É assim que, na tentativa de elaboração da prática
da fé e de sua sistematização, foram e vão surgindo as
confissões e declarações de fé no mundo cristão, um jeito
fascinante de não permitir que a experiência sensitiva
conduza o povo de Deus a um espiritualismo
individualista, fanático e desconectado das realidades da
vida presente. A fé, neste aspecto, deve ser entendida
como baliza da conduta moral, ética e confessional da
comunidade do povo de Deus.
Contudo, devemos reconhecer também que, a partir
da fé confessional, os divisores de águas foram se
estabelecendo no mundo religioso cristão. De início, as
doutrinas eram apenas testemunhos dos novos
discípulos que, pelo arrependimento e pela fé, confissão
de seus pecados e pelo engajamento na comunidade
cristã, confessavam aos “de fora" a sua fidelidade ao
Senhor Jesus Cristo ressuscitado. Depois, foram surgindo
as doutrinas para estabelecer linhas demarcatórias,
também dentro do cristianismo. São bem conhecidos os
documentos mais interconfessionais, como, por exemplo
os credos Apostólico e Niceno.
Com a Reforma Protestante, essas confissões
passaram a ser basicamente um tratado teológico e
doutrinário, e não mais apenas um “hino” confessional
usado na liturgia. A Dieta de Augsburgo, em 1530, ilustra
esse novo momento confessional da igreja cristã.
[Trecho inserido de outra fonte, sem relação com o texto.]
<file path="config.mk">
export PLATFORM = sky130hd
export DESIGN_NAME = seq_circ
export DESIGN_NICKNAME = d
export VERILOG_FILES = /design/src/rtl/seq_circ_pkg.sv /design/src/rtl/seq_circ_alu.sv /design/src/rtl/seq_circ.sv
export SDC_FILE = /design/constraint.sdc
export NUM_CORES = 1
export LEC_CHECK = 0
export CAP_MARGIN = 30
export CELL_PAD_IN_SITES_DETAIL_PLACEMENT = 1
export CELL_PAD_IN_SITES_GLOBAL_PLACEMENT = 1
export CORE_UTILIZATION = 38
export CTS_BUF_LIST = sky130_fd_sc_hd__clkbuf_8
export CTS_CLUSTER_DIAMETER = 200
export CTS_CLUSTER_SIZE = 10
export DETAILED_ROUTE_END_ITERATION = 8
export PLACE_DENSITY_LB_ADDON = 0.25
export SLEW_MARGIN = 20
export SYNTH_ARGS = -nofsm -noshare
export SYNTH_HDL_FRONTEND = slang
export SYNTH_SLANG_ARGS = --single-unit
</file>
<file path="constraint.sdc">
create_clock -name clk -period 3.3 [get_ports clk]
set_input_delay 0.66 -clock clk [delete_from_list [all_inputs] [get_ports clk]]
set_output_delay 0.66 -clock clk [all_outputs]
set_load 0.01 [all_outputs]
</file>
<file path="src/rtl/seq_circ_pkg.sv">
// -----------------------------------------------------------------------------
// seq_circ_pkg
// Shared definitions for the seq_circ multi-cycle arithmetic unit:
//   DATA_W  - datapath width (8 bits)
//   data_t  - one datapath word
//   state_t - controller state encoding
// -----------------------------------------------------------------------------
package seq_circ_pkg;

  localparam int DATA_W = 8;

  typedef logic [DATA_W-1:0] data_t;

  typedef enum logic [2:0] {
    IDLE    = 3'd0,
    ADD_AB  = 3'd1,
    ADD_CD  = 3'd2,
    COMBINE = 3'd3,
    DONE    = 3'd4
  } state_t;

endpackage : seq_circ_pkg

</file>
<file path="src/rtl/seq_circ_alu.sv">
// -----------------------------------------------------------------------------
// seq_circ_alu
// Combinational 8-bit adder/subtractor shared by every compute state of
// seq_circ. Wraps modulo 2**DATA_W.
//
// Ports:
//   a, b  in   DATA_W  operands
//   sub   in   1       0 = a + b, 1 = a - b
//   y     out  DATA_W  wrapped result
//   co    out  1       carry-out (add) or borrow (sub); only present when
//                      SEQ_CIRC_OVF_EN is defined
// -----------------------------------------------------------------------------
module seq_circ_alu
  import seq_circ_pkg::*;
(
  input  logic [DATA_W-1:0] a,
  input  logic [DATA_W-1:0] b,
  input  logic              sub,
  output logic [DATA_W-1:0] y
`ifdef SEQ_CIRC_OVF_EN
  ,
  output logic              co
`endif
);

`ifdef SEQ_CIRC_OVF_EN
  // One extra bit catches the carry; for subtraction the same bit is set
  // exactly when a < b, i.e. it is the borrow.
  logic [DATA_W:0] wide;

  always_comb begin
    if (sub) wide = {1'b0, a} - {1'b0, b};
    else     wide = {1'b0, a} + {1'b0, b};
  end

  assign y  = wide[DATA_W-1:0];
  assign co = wide[DATA_W];
`else
  assign y = sub ? (a - b) : (a + b);
`endif

endmodule : seq_circ_alu

</file>
<file path="src/rtl/seq_circ.sv">
// -----------------------------------------------------------------------------
// seq_circ
// Multi-cycle unit computing (A+B)+(C+D) or (A+B)-(C+D) through a single
// shared adder/subtractor. A level-sensitive start is accepted in IDLE; the
// registered result appears with done four rising edges later (counting the
// accepting edge). done stays high in DONE until start is seen low.
//
// Ports:
//   reset       in   1       synchronous, active-high
//   clk         in   1       rising-edge clock
//   start       in   1       request, sampled in IDLE and DONE
//   mode        in   1       0 = sum of pairs, 1 = difference of pairs
//   A, B, C, D  in   8 each  unsigned operands, captured on acceptance
//   result      out  8       registered result
//   done        out  1       registered, high while result is valid
//   ovf         out  1       any carry/borrow during the operation; only
//                            present when SEQ_CIRC_OVF_EN is defined
//
// Build option: define SEQ_CIRC_OVF_EN to add the ovf port and carry tracking.
// -----------------------------------------------------------------------------
module seq_circ
  import seq_circ_pkg::*;
(
  input  logic              reset,
  input  logic              clk,
  input  logic              start,
  input  logic              mode,
  input  logic [DATA_W-1:0] A,
  input  logic [DATA_W-1:0] B,
  input  logic [DATA_W-1:0] C,
  input  logic [DATA_W-1:0] D,
  output logic [DATA_W-1:0] result,
  output logic              done
`ifdef SEQ_CIRC_OVF_EN
  ,
  output logic              ovf
`endif
);

  state_t state, state_nxt;

  data_t a_q, b_q, c_q, d_q;
  logic  mode_q;
  data_t r1, r2;

  data_t alu_a, alu_b, alu_y;
  logic  alu_sub;

`ifdef SEQ_CIRC_OVF_EN
  logic alu_co;
  logic ovf_q;
`endif

  // ---------------------------------------------------------------------------
  // State register
  // ---------------------------------------------------------------------------
  // NOTE: state is updated with non-blocking assignments so every flop samples
  // the values from before the edge, independent of block ordering.
  always_ff @(posedge clk) begin
    if (reset) state <= IDLE;
    else       state <= state_nxt;
  end

  // ---------------------------------------------------------------------------
  // Next-state logic
  // ---------------------------------------------------------------------------
  // NOTE: state_nxt gets a default before the case so no path leaves it
  // unassigned, which would otherwise infer a latch.
  always_comb begin
    state_nxt = state;
    unique case (state)
      IDLE:    if (start) state_nxt = ADD_AB;
      ADD_AB:  state_nxt = ADD_CD;
      ADD_CD:  state_nxt = COMBINE;
      COMBINE: state_nxt = DONE;
      // Holding start keeps us here so one request yields one computation.
      DONE:    if (!start) state_nxt = IDLE;
      default: state_nxt = IDLE;
    endcase
  end

  // ---------------------------------------------------------------------------
  // Shared ALU operand selection
  // ---------------------------------------------------------------------------
  always_comb begin
    alu_a   = r1;
    alu_b   = r2;
    alu_sub = 1'b0;
    case (state)
      ADD_AB: begin
        alu_a = a_q;
        alu_b = b_q;
      end
      ADD_CD: begin
        alu_a = c_q;
        alu_b = d_q;
      end
      COMBINE: begin
        alu_sub = mode_q;
      end
      default: ;
    endcase
  end

  seq_circ_alu u_alu (
    .a   (alu_a),
    .b   (alu_b),
    .sub (alu_sub),
    .y   (alu_y)
`ifdef SEQ_CIRC_OVF_EN
    ,
    .co  (alu_co)
`endif
  );

  // ---------------------------------------------------------------------------
  // Datapath and output registers
  // ---------------------------------------------------------------------------
  always_ff @(posedge clk) begin
    if (reset) begin
      a_q    <= '0;
      b_q    <= '0;
      c_q    <= '0;
      d_q    <= '0;
      mode_q <= 1'b0;
      r1     <= '0;
      r2     <= '0;
      result <= '0;
      done   <= 1'b0;
`ifdef SEQ_CIRC_OVF_EN
      ovf_q  <= 1'b0;
`endif
    end else begin
      case (state)
        IDLE: begin
          if (start) begin
            a_q    <= A;
            b_q    <= B;
            c_q    <= C;
            d_q    <= D;
            mode_q <= mode;
`ifdef SEQ_CIRC_OVF_EN
            ovf_q  <= 1'b0;
`endif
          end
        end
        ADD_AB: begin
          r1 <= alu_y;
`ifdef SEQ_CIRC_OVF_EN
          ovf_q <= ovf_q | alu_co;
`endif
        end
        ADD_CD: begin
          r2 <= alu_y;
`ifdef SEQ_CIRC_OVF_EN
          ovf_q <= ovf_q | alu_co;
`endif
        end
        COMBINE: begin
          result <= alu_y;
          done   <= 1'b1;
`ifdef SEQ_CIRC_OVF_EN
          ovf_q  <= ovf_q | alu_co;
`endif
        end
        DONE: begin
          if (!start) done <= 1'b0;
        end
        default: ;
      endcase
    end
  end

`ifdef SEQ_CIRC_OVF_EN
  assign ovf = ovf_q;
`endif

endmodule : seq_circ

</file>
==> metrics.md, run 1 <==
| Metric | Value |
|---|---|
| Drt drc | 0 |
| Synth warn | 0 |
| Leakage power | 1.647 nW |
| Max Cap Viol | 0 |
| Largest net degree at the start of global routing | 45 |
| Worst reg2reg setup slack | -0.02 ns |
| Logic pwr share | 45.2% |
| Syn Area/Cell | 8.185 um^2 |
| Detail Placement HPWL | 6.142 mm |
| Worst-path clk slew | 0.06 ns |
| Top post-synthesis cells by area | dfxtp_1 39%, nand2_1 12%, a21oi_1 8.0% |
| Sequential share of power | 30.8% |
| Relative slew slack | 44.92% |
| Cell-internal power | 1.780 mW |
| NumNets Final | 495 |
| Vias in the first global route | 2982 |
| Cts bufs inserted | 9 |
| Routed length on met3 | 397 um |
| Clk_skew | 0.009691 ns |
| Leading area contributor after synthesis | dfxtp_1 |
| RSZ-0062 raised after global routing | yes |
| Critical path class | register to register |
| Maximum VDD drop | 0.2657 mV |
| WL met1 | 4.251 mm |
| Core ar. | 7807 um^2 |
| Most common cell in the netlist | nand2_1 |
| Util after Layout | 54.54% |
| Drt pass-1 iters | 4 |
| Hold Vio Cnt, Final | 0 |
| CTS Buffer Depth | 2 |
| H-tree Lvls | 3 |
| Seq/Total Area, Yosys | 39.26% |
| Clock Sink Count | 61 |
| Initial antenna violation count | 0 |
| Max Slew Vio Count | 0 |
| GPL Wtd Cong | 0.8319 |
| Crit-path max FO | 10 |
| Die Ht | 92.48 um |
| Total Wirelength | 9.893 mm |
| Failing checks | negative setup slack |
| Initial core utilization | 39.84% |
| CP required | 3.58 ns |
| Io pins | 45 |
| Final worst slack | -0.02279 ns |
| Synthesized flop and latch total | 61 |
| Clock power share | 24.0% |
| CP Capture Type | register |
| Hold WC Path Type | register to register |
| Number of synthesized flops with an enable pin | 0 |
| RR Startpoint | state[0] |
| IO buf count | 44 |
| Met2 routed WL | 5.060 mm |
| Routed Antenna Nets | 0 |
| CP Data Arrival Time | 3.60 ns |
| Switching share of power | 36.13% |
| Period utilization | 100.7% |
| Global route overflow | 0 |
| Tightest Pin Transition | 0.8262 ns |
| Number of hold buffers added after CTS | 0 |
| Die Span X | 92.48 um |
| CP Capture Point | r1[7] |
| Layout fillers | 922 |
| Post-layout min period | 3.323 ns |
| Highest metal used | met4 |
| Die area | 8552 um^2 |
| Post-Syn Instances | 380 |
| Layout area overhead | 36.89% |
| Reg2reg end | r1[7] |
| Synth top cells by count | 101 x nand2_1, 61 x dfxtp_1, 50 x a21oi_1 |
| Pwr/cell area | 654.6 nW/um^2 |
| Clk root buf | clkbuf_8 |
| DR vias | 3003 |
| Max Freq | 301.0 MHz |
| Ys flop type | dfxtp_1 |
| Hold path start | a_q[6] |
| Syn Nets | 425 |
| First-pass GRT wire length | 14.26 mm |
| Skew-Pair Late Insertion Delay | 0.35 ns |
| Drt wl/cell | 17.76 um |
| Setup violators final | 1 |
| Layout cells sized above 1 | 23.08% |
| Synth top area share | 39.26% |
| CTS tree | yes |
| Total GRT Usage | 21.49% |
| Iteration-0 DRC Markers | 93 |
| Yosys cell types | 53 |
| Outcome | finished, violations left |
| Site Rows | 32 |
| Post-Syn Area | 3110 um^2 |
| Crit path launch | state[0] |
| Total power | 2.787 mW |
| Worst reg-to-reg path cell count | 17 |
| Switching pwr | 1.007 mW |
| Post-synth ARST share | 0% |
| Kind of start point of the critical path | register |
| Via density | 5.391 |
| N_diodes | 0 |
layout make-up:
type	instances	area [um^2]	share of cell area (%)
Multi-Input combinational cell	288	1878	44.11
Timing Repair Buffer	85	808.3	18.98
Inverter	5	18.77	0.4408
Clock buffer	10	137.6	3.232
Clock inverter	6	55.05	1.293
Tap cell	102	127.6	2.997
Sequential cell	61	1232	28.95
flip-flops by register name, summed over array words and instances, names as in the netlist:
signal and count:
r1 8, r2 8, result 8, state 3, d_q 8, a_q 8, mode_q 1, c_q 8
b_q 8, done 1
what timing repair did:
| action | in CTS | in global routing |
|---|---|---|
| pin swaps | 0 | 16 |
| cloned | 0 | 2 |
| setup buffers | 0 | 15 |
| resized for setup | 6 | 38 |
| endpoints found under the setup margin | 6 | 9 |
cell families after synthesis:
| group | share of synthesized area, % |
|---|---|
| and+or+nand+nor | 28.20 |
| xor gates and xnor gates | 3.862 |
| buffers and inverters | 5.028 |
| DFF | 39.26 |
| adders and majority gates | 3.862 |
| AOI/OAI and AO/OA | 19.79 |
worst max-delay path, cell delays in order, from the launching register on:
cell,delay (ns)
dfxtp_4,0.37
buf_6,0.14
nand2b_4,0.14
buf_4,0.16
o22a_1,0.22
o22ai_2,0.20
buf_6,0.16
nand2_1,0.07
o21ai_2,0.18
xnor2_1,0.15
ha_1,0.29
o21ai_2,0.09
a21oi_2,0.07
o41ai_4,0.43
xnor2_4,0.16
buf_6,0.14
a211o_1,0.23
nand3_1,0.06
power groups by stage:
stage                     sequential (mW)  combinational [mW]  clock, mW
after floorplan                     0.857               0.667          0
after global placement              0.868               0.899          0
after detailed placement            0.871               0.936          0
after CTS                           0.856               0.983      0.672
after global routing                0.867                1.35      0.697
final                               0.858                1.26      0.669
through the flow:
step | worst slack, ns | cell area (um^2) | TNS, ns | hold slack (ns) | std cells
4_1_cts | 0.001382 | 3953 | 0 | 0.4576 | 541
3_5_place_dp | -0.09274 | 3732 | -0.1524 | 0.4486 | 525
2_1_floorplan | 0.00001710 | 3110 | 0 | 0.4360 | 380
6_report | -0.02279 | 4258 | -0.02279 | 0.4579 | 557
3_3_place_gp | 0.01743 | 3732 | 0 | 0.4441 | 525
5_1_grt | -0.1191 | 4258 | -0.5436 | 0.4726 | 557
routing by layer:
metal / global-route usage [%] / vias to the layer above
met5: 0 / -
met4: 9.115 / 0
met3: 3.530 / 14
met2: 37.35 / 57
met1: 26.07 / 1490
li1: - / 1442
placed cells by master (no fill, tap or decap), types with 8 or more instances in the layout:
| cell type | Yosys | routed |
|---|---|---|
| clkbuf_8 | 0 | 10 |
| a211oi_1 | 8 | 8 |
| dfxtp_1 | 61 | 58 |
| nand2_1 | 101 | 100 |
| clkdlybuf4s50_1 | 0 | 43 |
| buf_4 | 0 | 33 |
| o22a_1 | 8 | 8 |
| nand3b_1 | 11 | 11 |
| nor2_1 | 21 | 18 |
| a21oi_1 | 50 | 49 |
worst min path at each step:
stage           endpoint  cells after the start  slack (ns)
6_report          a_q[6]                      2        0.46
5_1_grt           d_q[5]                      2        0.47
4_1_cts           a_q[6]                      2        0.46
3_5_place_dp      a_q[6]                      2        0.45
3_3_place_gp   result[3]                      2        0.44
2_1_floorplan     c_q[2]                      2        0.44
(Power assumes the default switching activity.)
==> run 2, diff against run 1 <==
--- a/config.mk
+++ b/config.mk
@@ -14,6 +14,7 @@
 export CTS_CLUSTER_SIZE = 10
 export DETAILED_ROUTE_END_ITERATION = 8
 export PLACE_DENSITY_LB_ADDON = 0.25
+export REMOVE_ABC_BUFFERS = 1
 export SLEW_MARGIN = 20
 export SYNTH_ARGS = -nofsm -noshare
 export SYNTH_HDL_FRONTEND = slang
==> metrics.md, run 2 (synthesis results as in run 1) <==
| Metric | Value |
|---|---|
| Outcome | completed (was finished, violations left) |
| Placed Cells | 529 (was 525) |
| CTS Buffer Depth | 2 (unchanged) |
| Clk_skew | 0.01357 ns (was 0.009691 ns) |
| Hold Vio Cnt, Final | 0 (unchanged) |
| Max Slew Vio Count | 0 (unchanged) |
| CP Data Arrival Time | 3.43 ns (was 3.60 ns) |
| Switching pwr | 0.9652 mW (was 1.007 mW) |
| Kind of start point of the critical path | register (unchanged) |
| Layout cells sized above 1 | 21.81% (was 23.08%) |
| RSZ-0062 raised after global routing | yes (unchanged) |
| NumNets Final | 494 (was 495) |
| Die Ht | 92.48 um (unchanged) |
| Initial core utilization | 39.84% (unchanged) |
| Total power | 2.794 mW (was 2.787 mW) |
| Io pins | 45 (unchanged) |
| Drt pass-1 iters | 4 (unchanged) |
| Crit-path leading delay family | compound AO/OA/AOI/OAI gates (unchanged) |
| Clock power share | 27.2% (was 24.0%) |
| N_diodes | 0 (unchanged) |
| Via density | 5.349 (was 5.391) |
| Routed Antenna Nets | 0 (unchanged) |
| Number of hold buffers added after CTS | 0 (unchanged) |
| Sequential share of power | 30.8% (about the same) |
| Crit-path max FO | 6 (was 10) |
| Layout area overhead | 36.08% (was 36.89%) |
| Hold WC Path Type | register to register (unchanged) |
| Core ar. | 7807 um^2 (unchanged) |
| Worst-path clk slew | 0.07 ns (was 0.06 ns) |
| Site Rows | 32 (unchanged) |
| CP required | 3.50 ns (was 3.58 ns) |
| Logic pwr share | 42.0% (was 45.2%) |
| Max Freq | 309.6 MHz (was 301.0 MHz) |
| CP peak stage delay | 0.43 ns (about the same) |
| Cell-internal power | 1.829 mW (was 1.780 mW) |
| GPL Wtd Cong | 0.8526 (was 0.8319) |
| IO buf count | 44 (unchanged) |
| Skew-Pair Late Insertion Delay | 0.35 ns (about the same) |
| Total GRT Usage | 22.44% (was 21.49%) |
| Tightest Pin Transition | 0.7620 ns (was 0.8262 ns) |
| Post-route insts no fill | 556 (was 557) |
| Cts bufs inserted | 9 (unchanged) |
| Post-layout min period | 3.229 ns (was 3.323 ns) |
| Pwr/cell area | 660.1 nW/um^2 (was 654.6 nW/um^2) |
| Most common cell after layout, fill and taps aside | nand2_1 (unchanged) |
| Detail Placement HPWL | 6.186 mm (was 6.142 mm) |
| Iteration-0 DRC Markers | 86 (was 93) |
| Drt drc | 0 (unchanged) |
| Layout fillers | 918 (was 922) |
| Vias in the first global route | 3035 (was 2982) |
| Worst path buffer plus inverter count | 2 (was 4) |
| CTS tree | yes (unchanged) |
| Switching share of power | 34.54% (was 36.13%) |
| Leakage power | 1.639 nW (was 1.647 nW) |
| Worst slack, placed | -0.2113 ns (was -0.09274 ns) |
| Critical-path cell list | or3b_4 > nand2_4 > o22a_1 > inv_2 > ha_4 > nand2_2 > o21ai_2 > inv_2 > ha_4 > nor2b_4 > o21ai_2 > a21oi_2 > o41ai_4 > xnor2_4 > xnor2_2 > a211oi_2 (was buf_6 > nand2b_4 > buf_4 > o22a_1 > o22ai_2 > buf_6 > nand2_1 > o21ai_2 > xnor2_1 > ha_1 > o21ai_2 > a21oi_2 > o41ai_4 > xnor2_4 > buf_6 > a211o_1 > nand3_1) |
| Drt wl/cell | 16.44 um (was 17.76 um) |
| Global route overflow | 0 (unchanged) |
| Initial antenna violation count | 0 (unchanged) |
| Period utilization | 97.86% (was 100.7%) |
| Die Span X | 92.48 um (unchanged) |
| Largest net degree at the start of global routing | 42 (was 45) |
| Die area | 8552 um^2 (unchanged) |
| CP Capture Type | register (unchanged) |
| Maximum VDD drop | 0.2811 mV (was 0.2657 mV) |
| Total Wirelength | 9.141 mm (was 9.893 mm) |
| Clk root buf | clkbuf_8 (unchanged) |
| DR vias | 2974 (was 3003) |
| Relative slew slack | 49.20% (was 44.92%) |
| H-tree Lvls | 3 (unchanged) |
| Clock Sink Count | 61 (unchanged) |
| CP max-delay cell | or3b_4 (was o41ai_4) |
| Commonest non-fill, non-tap cells in the layout | 100 x nand2_1, 58 x dfxtp_1, 49 x a21oi_1 (unchanged) |
| Critical path class | register to register (unchanged) |
| Final worst slack | 0.07052 ns (was -0.02279 ns) |
| Max Cap Viol | 0 (unchanged) |
| Setup violators final | 0 (was 1) |
| First-pass GRT wire length | 14.82 mm (was 14.26 mm) |
[run 2: changes by cell type in the layout (fill, tap and decap cells not counted), moves of 2 or more]
cell	previous run	this run
buf_6	4	0
buf_4	33	36
buf_12	0	2
clkbuf_16	2	0
clkinv_2	2	0
o21ai_0	6	4
o21ai_1	0	2
[run 2: path summary, 6_finish.rpt]
path | start | endpoint | slack, ns | cells after the start
min | result[3] | result[3] | 0.45 | 2
max reg2reg | state[1] | result[7] | 0.07 | 16
max | state[1] | result[7] | 0.07 | 16
min reg2reg | result[3] | result[3] | 0.45 | 2
[run 2: power groups by stage]
stage / clock network (mW) / registers, mW / logic [mW]
floorplan: 0 / 0.867 / 0.630
global placement: 0 / 0.870 / 0.918
detailed placement: 0 / 0.873 / 0.949
CTS: 0.775 / 0.858 / 0.996
global route: 0.810 / 0.867 / 1.28
finish: 0.761 / 0.860 / 1.17
[run 2: area by class of cell]
| type | instances | area [um^2] | area share [%] |
|---|---|---|---|
| Timing Repair Buffer | 84 | 775.7 | 18.33 |
| Multi-Input combinational cell | 288 | 1854 | 43.81 |
| Tap cell | 102 | 127.6 | 3.015 |
| Clock buffer | 11 | 151.4 | 3.577 |
| Sequential cell | 61 | 1230 | 29.06 |
| Inverter | 5 | 18.77 | 0.4434 |
| Clock inverter | 5 | 75.07 | 1.774 |
[run 2: through the flow]
| stage | utilization [%] | TNS [ns] | hold WS [ns] | cell area, um^2 |
|---|---|---|---|---|
| 2_1_floorplan | - | -1.086 | 0.4300 | 2973 |
| 3_3_place_gp | 48.35 | -0.02382 | 0.4418 | 3775 |
| 3_5_place_dp | 48.35 | -0.4495 | 0.4478 | 3775 |
| 4_1_cts | 51.65 | 0 | 0.4580 | 4033 |
| 5_1_grt | 54.21 | -0.1250 | 0.4749 | 4233 |
| 6_report | 54.21 | 0 | 0.4543 | 4233 |
[run 2: repair_timing]
action,CTS,global route
setup endpoints to repair,7,9
gates resized for setup,8,28
pin swaps,0,17
cloned,0,0
setup buffers,0,12
[run 2: tightest hold or removal path: cells and delay by family (launching register included)]
family / cells / cell delay (ns)
flip-flops: 1 / 0.31
AND/OR/NAND/NOR: 1 / 0.05
AO/OA/AOI/OAI: 1 / 0.05
[run 2: layer usage]
metal / up-vias / wire length (um) / global-route usage (%)
li1: 1443 / - / -
met1: 1453 / 3947 / 27.41
met2: 59 / 4638 / 39.01
met3: 19 / 347 / 4.433
met4: 0 / 208 / 7.813
met5: - / 0 / 0
==> run 3, diff against run 2 <==
--- a/config.mk
+++ b/config.mk
@@ -15,7 +15,6 @@
 export DETAILED_ROUTE_END_ITERATION = 8
 export PLACE_DENSITY_LB_ADDON = 0.25
 export REMOVE_ABC_BUFFERS = 1
-export SLEW_MARGIN = 20
 export SYNTH_ARGS = -nofsm -noshare
 export SYNTH_HDL_FRONTEND = slang
 export SYNTH_SLANG_ARGS = --single-unit
==> results of run 3 <==
Same layout as run 2: the final DEF is identical, and so are final timing and power.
Outro símbolo deste discurso confessional de teor
teológico aparece no ambiente evangelical
contemporâneo com o Pacto de Lausanne, de 1974, no qual
se verifica também um teor estratégico e ético da missão
da igreja no mundo.
A fé, portanto, quando interpretada com sentido
confessional, assume através dos tempos algumas
particularidades:
1) Inicialmente, com a intencionalidade de
testemunhar e explicitar a fé no evangelho de Jesus
Cristo, para os de “fora”;
2) Num segundo momento, para posicionar-se diante
de ameaças doutrinárias internas ou externas, uma
espécie de busca da unidade pela verdade;
3) Por último, com o propósito de “discernir os
tempos” e praticar com fidelidade e eficácia a missão do
povo de Deus no mundo.
É importante não confundirmos o que estamos
denominando de fé confessional - conjunto de
ensinamentos capaz de discernir e explicitar, por
analogia inteligente, os fenômenos da revelação - com o
neofundamentalismo doutrinário prepotente, desumano,
exclusivista e criminoso, que suprime o dinamismo da
“confissão de fé” como forma de responder
adequadamente aos desafios éticos e sociais de cada nova
geração. Uma fé confessional que gera orgulho
acadêmico, prepotência teológica, divisionismo
doutrinário, discriminação e opressão não sinaliza uma
espiritualidade confessional inspirada na vida do Jesus
Cristo de Nazaré.
A confissão como expressão de nossa fé é uma
manifestação espiritual que busca comunicar, por
analogias e com linguagens variadas, os feitos de Deus na
vida de seu povo ao longo da história da humanidade.